Papa Francisco: «Proteger e vigiar» como missão dos bispos

Francisco decidou a sua homilia matinal a refletir sobre a missão e função dos bispos na Igreja

“O bispo é aquele que supervisiona, que controla, é a sentinela, que sabe guardar para defender o rebanho dos lobos que se aproximam. A vida do bispo está envolta com a vida do rebanho”, afirmou o Papa Francisco que tomou para meditação o trecho do livro dos Atos dos Apóstolos proposto na liturgia de hoje.

O episódio narra o momento difícil vivido pela comunidade cristã que nascia em Antioquia e o modo como “Barnabé e Paulo foram enviados à comunidade e a coragem que os cristãos sentiram nas suas palavras que ensinaram a verdadeira doutrina”.

Para o Papa o pastor, que é o bispo na Igreja, tem a função de ser “vigia”:

“Fazer vigia significa fazer vigília  ou seja,  envolver-se na vida do rebanho. Jesus distingue bem o verdadeiro pastor do empregado, daquele que recebe um salário e não se importa se o lobo vem e come uma ovelha. De contrário o verdadeiro pastor que vigia, que está envolvido na vida do rebanho, defende não só todas [as ovelhas], defende cada uma, confirma cada uma e se uma vai embora ou se perde, ele vai atrás para a trazer de volta”, sustentou.

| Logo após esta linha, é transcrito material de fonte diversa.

[config.mk]
export PLATFORM = sky130hd
export DESIGN_NAME = ddr4_bank_cmd_sequencer
export DESIGN_NICKNAME = d
export VERILOG_FILES = /design/src/rtl/ddr4_bank_cmd_sequencer.sv
export SDC_FILE = /design/constraint.sdc
export NUM_CORES = 1
export LEC_CHECK = 0
export CAP_MARGIN = 20
export CORE_ASPECT_RATIO = 1.4
export CORE_MARGIN = 4
export CORE_UTILIZATION = 55
export CTS_CLUSTER_SIZE = 30
export DETAILED_ROUTE_END_ITERATION = 6
export DONT_BUFFER_PORTS = 1
export GPL_TIMING_DRIVEN = 0
export HOLD_SLACK_MARGIN = 0.03
export PLACE_DENSITY = 0.74
export REMOVE_ABC_BUFFERS = 1
export SYNTH_ARGS = -nofsm -noshare
export SYNTH_HDL_FRONTEND = slang
export SYNTH_SLANG_ARGS = --single-unit
[constraint.sdc]
create_clock -name ck_t -period 4.78 [get_ports ck_t]
set_input_delay 0.956 -clock ck_t [delete_from_list [all_inputs] [get_ports ck_t]]
set_output_delay 0.956 -clock ck_t [all_outputs]
set_load 0.02 [all_outputs]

Para Francisco o bispo deve “ser próximo do rebanho” e recordou que o “povo cristão” tem “uma boa capacidade, um bom faro para entender a presença de um verdadeiro bispo”:

“Quantas vezes ouvimos: ‘Ah, este bispo! Sim, é bom, mas não cuida muito de nós, está sempre atarefado’, ou ‘este bispo mistura-se nos negócios, é um pouco comerciante e isso não é bom’. O povo de Deus sabe quando o pastor é pastor, quando o pastor é próximo, quando o pastor sabe vigiar e dá a própria vida por eles. A proximidade”, reforçou.

No final o Papa rezou:

“Peçamos ao Senhor que nos dê sempre bons pastores, que não falte à Igreja a proteção dos pastores. Não podemos ir avante sem isto. Que sejam homens assim, trabalhadores, de oração, próximos, próximos ao povo de Deus… digamos em numa só palavra: homens que saibam vigiar.